Segment Start: MATERIALS PROVIDED

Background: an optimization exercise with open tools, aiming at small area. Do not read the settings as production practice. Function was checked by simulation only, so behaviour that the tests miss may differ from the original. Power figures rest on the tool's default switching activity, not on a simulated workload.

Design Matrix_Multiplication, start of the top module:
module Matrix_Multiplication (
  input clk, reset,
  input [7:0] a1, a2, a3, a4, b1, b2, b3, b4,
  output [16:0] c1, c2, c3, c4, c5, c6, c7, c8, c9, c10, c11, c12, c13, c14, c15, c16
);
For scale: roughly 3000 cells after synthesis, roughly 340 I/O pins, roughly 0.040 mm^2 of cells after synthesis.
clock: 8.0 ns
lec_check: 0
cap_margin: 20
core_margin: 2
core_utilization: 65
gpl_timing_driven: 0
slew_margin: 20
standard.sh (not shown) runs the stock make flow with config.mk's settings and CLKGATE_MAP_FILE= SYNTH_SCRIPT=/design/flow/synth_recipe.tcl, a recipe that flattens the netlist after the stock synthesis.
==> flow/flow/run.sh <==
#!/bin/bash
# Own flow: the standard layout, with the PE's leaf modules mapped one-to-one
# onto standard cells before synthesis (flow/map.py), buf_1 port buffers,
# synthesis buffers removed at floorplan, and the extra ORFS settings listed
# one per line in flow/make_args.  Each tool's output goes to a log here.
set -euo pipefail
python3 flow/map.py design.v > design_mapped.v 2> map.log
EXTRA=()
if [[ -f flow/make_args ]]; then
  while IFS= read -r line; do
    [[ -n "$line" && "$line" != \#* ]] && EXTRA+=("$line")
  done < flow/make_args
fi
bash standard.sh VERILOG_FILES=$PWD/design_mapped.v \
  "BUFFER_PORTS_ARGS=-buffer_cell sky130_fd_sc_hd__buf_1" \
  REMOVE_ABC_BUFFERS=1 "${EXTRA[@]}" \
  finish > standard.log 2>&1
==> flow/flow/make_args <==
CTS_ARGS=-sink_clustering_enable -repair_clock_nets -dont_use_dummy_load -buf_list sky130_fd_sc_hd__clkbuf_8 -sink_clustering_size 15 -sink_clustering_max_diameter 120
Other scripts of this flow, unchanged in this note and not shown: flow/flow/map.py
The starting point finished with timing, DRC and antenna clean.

Segment End: MATERIALS PROVIDED

→ ABOUT THIS TASK: All of the material should appear again, reproduced word for word.

→ COMPLETED EXERCISE:
Background: an optimization exercise with open tools, aiming at small area. Do not read the settings as production practice. Function was checked by simulation only, so behaviour that the tests miss may differ from the original. Power figures rest on the tool's default switching activity, not on a simulated workload.

Design Matrix_Multiplication, start of the top module:
module Matrix_Multiplication (
  input clk, reset,
  input [7:0] a1, a2, a3, a4, b1, b2, b3, b4,
  output [16:0] c1, c2, c3, c4, c5, c6, c7, c8, c9, c10, c11, c12, c13, c14, c15, c16
);
For scale: roughly 3000 cells after synthesis, roughly 340 I/O pins, roughly 0.040 mm^2 of cells after synthesis.
clock: 8.0 ns
lec_check: 0
cap_margin: 20
core_margin: 2
core_utilization: 65
gpl_timing_driven: 0
slew_margin: 20
standard.sh (not shown) runs the stock make flow with config.mk's settings and CLKGATE_MAP_FILE= SYNTH_SCRIPT=/design/flow/synth_recipe.tcl, a recipe that flattens the netlist after the stock synthesis.
==> flow/flow/run.sh <==
#!/bin/bash
# Own flow: the standard layout, with the PE's leaf modules mapped one-to-one
# onto standard cells before synthesis (flow/map.py), buf_1 port buffers,
# synthesis buffers removed at floorplan, and the extra ORFS settings listed
# one per line in flow/make_args.  Each tool's output goes to a log here.
set -euo pipefail
python3 flow/map.py design.v > design_mapped.v 2> map.log
EXTRA=()
if [[ -f flow/make_args ]]; then
  while IFS= read -r line; do
    [[ -n "$line" && "$line" != \#* ]] && EXTRA+=("$line")
  done < flow/make_args
fi
bash standard.sh VERILOG_FILES=$PWD/design_mapped.v \
  "BUFFER_PORTS_ARGS=-buffer_cell sky130_fd_sc_hd__buf_1" \
  REMOVE_ABC_BUFFERS=1 "${EXTRA[@]}" \
  finish > standard.log 2>&1
==> flow/flow/make_args <==
CTS_ARGS=-sink_clustering_enable -repair_clock_nets -dont_use_dummy_load -buf_list sky130_fd_sc_hd__clkbuf_8 -sink_clustering_size 15 -sink_clustering_max_diameter 120
Other scripts of this flow, unchanged in this note and not shown: flow/flow/map.py
The starting point finished with timing, DRC and antenna clean.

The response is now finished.